I’ve been thinking a lot about that story in recent days, in wondering how best to broach the re-election of Donald Trump for this November newsletter. I’m not a political analyst, but I write about movies, which means that I write about history, and one thing history proves, time and again, is that fear is the most powerful motivating force in American culture and politics. Love, tolerance, acceptance…these are progressive American ideals, not enshrined American values. We forget this, routinely, because American essentialism ensures that we do. It can be somewhat depressing, historical context: how much better is that John Ford story, if you don’t look at everything that happened before it, or after it? We want that great American storyteller to have spoken up for what’s right, in defense of the little man, because it makes us feel better (and makes for a better anecdote). But it just isn’t true: what we want to believe, about our public figures and our institutions, hell, even our fellow Americans, isn’t reality. It’s a narrative; it’s propaganda. Someone conceived it in a board meeting at somewhere like the Beverly Hills Hotel to prevent us from tearing it all down. Ronald Reagan, that great failed actor-turned Republican icon, built his own political career off unrepentant red-baiting during his tenure as the President of the Screen Actors’ Guild from 1947-1952, exploiting anti-communist sentiment for direct personal gain; Roy Cohn, Donald Trump’s one-time lawyer and political guru,1 was chief counsel to Joseph McCarthy and spearheaded his anti-communist hearings. Cohn further advised Reagan, upon his election as president, which directly paved the way for Trump’s presidency. It’s a big, shitty club, built directly off the backs of those who fought for a better America, and we forgot.
You see, it’s really impossible to talk about film noir without talking about the Hollywood blacklist.
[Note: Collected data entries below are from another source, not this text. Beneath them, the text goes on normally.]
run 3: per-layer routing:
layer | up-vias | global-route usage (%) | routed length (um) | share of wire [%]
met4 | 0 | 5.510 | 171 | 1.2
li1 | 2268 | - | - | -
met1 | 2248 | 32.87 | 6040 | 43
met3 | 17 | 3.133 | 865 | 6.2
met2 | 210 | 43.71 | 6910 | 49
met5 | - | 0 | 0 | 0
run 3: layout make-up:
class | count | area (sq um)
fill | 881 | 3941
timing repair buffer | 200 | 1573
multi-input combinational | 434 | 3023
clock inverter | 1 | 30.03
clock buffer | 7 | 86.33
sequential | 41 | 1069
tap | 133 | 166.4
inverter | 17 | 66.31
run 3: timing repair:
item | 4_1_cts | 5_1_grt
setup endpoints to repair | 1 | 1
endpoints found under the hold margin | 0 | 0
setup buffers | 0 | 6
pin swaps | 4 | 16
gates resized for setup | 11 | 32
$ cat src/rtl/mul_adder.sv
// Ripple-carry adder of WIDTH bits. The top carry is not produced, because the
// product always fits in WIDTH bits.
module mul_adder #(
  parameter int WIDTH = 8
) (
  input  logic [WIDTH-1:0] a,
  input  logic [WIDTH-1:0] b,
  output logic [WIDTH-1:0] sum
);
  logic [WIDTH-1:0] carry;

  assign carry[0] = 1'b0;

  for (genvar i = 0; i < WIDTH; i++) begin : g_bit
    assign sum[i] = a[i] ^ b[i] ^ carry[i];
    if (i < WIDTH - 1) begin : g_carry
      assign carry[i+1] = (a[i] & b[i]) | (carry[i] & (a[i] ^ b[i]));
    end
  end
endmodule

$ cat src/rtl/mul_ctrl.sv
// Controller: one add cycle for each set multiplier bit, and one shift cycle
// for each multiplier bit.
module mul_ctrl
  import mul_pkg::*;
#(
  parameter int W = 4
) (
  input  logic clk,
  input  logic rst_n,
  input  logic start,
  input  logic mplier_lsb,
  output logic stb_clear,
  output logic stb_add,
  output logic stb_shift,
  output logic done
);
  localparam int CW = $clog2(W + 1);
  localparam logic [CW-1:0] LAST_SHIFT = CW'(W - 1);

  mul_state_e state_q, state_d;
  logic [CW-1:0] cnt_q, cnt_d;

  // Strobe decode
  always_comb begin
    stb_clear = (state_q == ST_IDLE) && start;
    stb_add   = (state_q == ST_RUN) && mplier_lsb;
    stb_shift = (state_q == ST_RUN) && !mplier_lsb;
    done      = (state_q == ST_DONE);
  end

  // Next state
  always_comb begin
    state_d = state_q;
    cnt_d   = cnt_q;
    unique case (state_q)
      ST_IDLE: begin
        if (start) begin
          state_d = ST_RUN;
          cnt_d   = '0;
        end
      end
      ST_RUN: begin
        if (stb_shift) begin
          cnt_d = cnt_q + CW'(1);
          if (cnt_q == LAST_SHIFT) state_d = ST_DONE;
        end
      end
      ST_DONE: state_d = ST_IDLE;
      default: state_d = ST_IDLE;
    endcase
  end

  always_ff @(posedge clk or negedge rst_n) begin
    if (!rst_n) begin
      state_q <= ST_IDLE;
      cnt_q   <= '0;
    end else begin
      state_q <= state_d;
      cnt_q   <= cnt_d;
    end
  end
endmodule

$ cat src/rtl/mul_datapath.sv
// Datapath: a 2W-bit multiplicand, a W-bit multiplier and a 2W-bit accumulator.
module mul_datapath #(
  parameter int W = 4
) (
  input  logic           clk,
  input  logic           rst_n,
  input  logic           load,
  input  logic           add_en,
  input  logic           shift_en,
  input  logic [W-1:0]   op_a,
  input  logic [W-1:0]   op_b,
  output logic           mplier_lsb,
  output logic [2*W-1:0] acc
);
  localparam int P = 2 * W;

  logic [P-1:0] mcand_q, mcand_d;
  logic [W-1:0] mplier_q, mplier_d;
  logic [P-1:0] acc_q, acc_d, sum;
  logic         mcand_en, mplier_en, acc_en;

  mul_adder #(.WIDTH(P)) i_adder (
    .a   (acc_q),
    .b   (mcand_q),
    .sum (sum)
  );

  always_comb begin
    mcand_en  = load | shift_en;
    mplier_en = load | shift_en | add_en;
    acc_en    = load | add_en;

    mcand_d = load ? {{W{1'b0}}, op_a} : {mcand_q[P-2:0], 1'b0};

    if (load)          mplier_d = op_b;
    else if (shift_en) mplier_d = {1'b0, mplier_q[W-1:1]};
    else               mplier_d = {mplier_q[W-1:1], 1'b0};

    acc_d = load ? '0 : sum;
  end

  always_ff @(posedge clk or negedge rst_n) begin
    if (!rst_n) mcand_q <= '0;
    else if (mcand_en) mcand_q <= mcand_d;
  end

  always_ff @(posedge clk or negedge rst_n) begin
    if (!rst_n) mplier_q <= '0;
    else if (mplier_en) mplier_q <= mplier_d;
  end

  always_ff @(posedge clk or negedge rst_n) begin
    if (!rst_n) acc_q <= '0;
    else if (acc_en) acc_q <= acc_d;
  end

  assign mplier_lsb = mplier_q[0];
  assign acc        = acc_q;
endmodule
November, over the last few years, has come to be known amongst online cinephiles as “Noirvember,” as it’s the perfect month to dive into the wonderful world of film noir, with its trench coats and moody, chilly, atmospheric worlds of foggy uncertainty. But noir is also perfect for the month of November because it is a filmmaking mode that interrogates structures of power, entrenched inequality, and the fight of the Davids in the shadow of those big, bad Goliaths.
Welcome to November streaming.
My name is Madeline Ostdick. I write about movies. This month, we are showcasing “progressive noir,” or, movies that operate in the noir mode to critique corrupt and unjust systems, as well as hateful, harmful cultural forces. It joins our master film noir list this month, which has been updated with the latest streaming information for over 200 films falling on all ends of the political spectrum. Take solace in the moral relativity and ambiguity of the cinematic worlds captured in the genre, which force us to look just a bit more carefully at our own.
For this month’s actor showcase, we’re looking back at the eclectic film and television careers of two of the coolest cats to ever do it, and, for those feeling slightly on the verge, we’ve got a program on those Driven to Madness by Music.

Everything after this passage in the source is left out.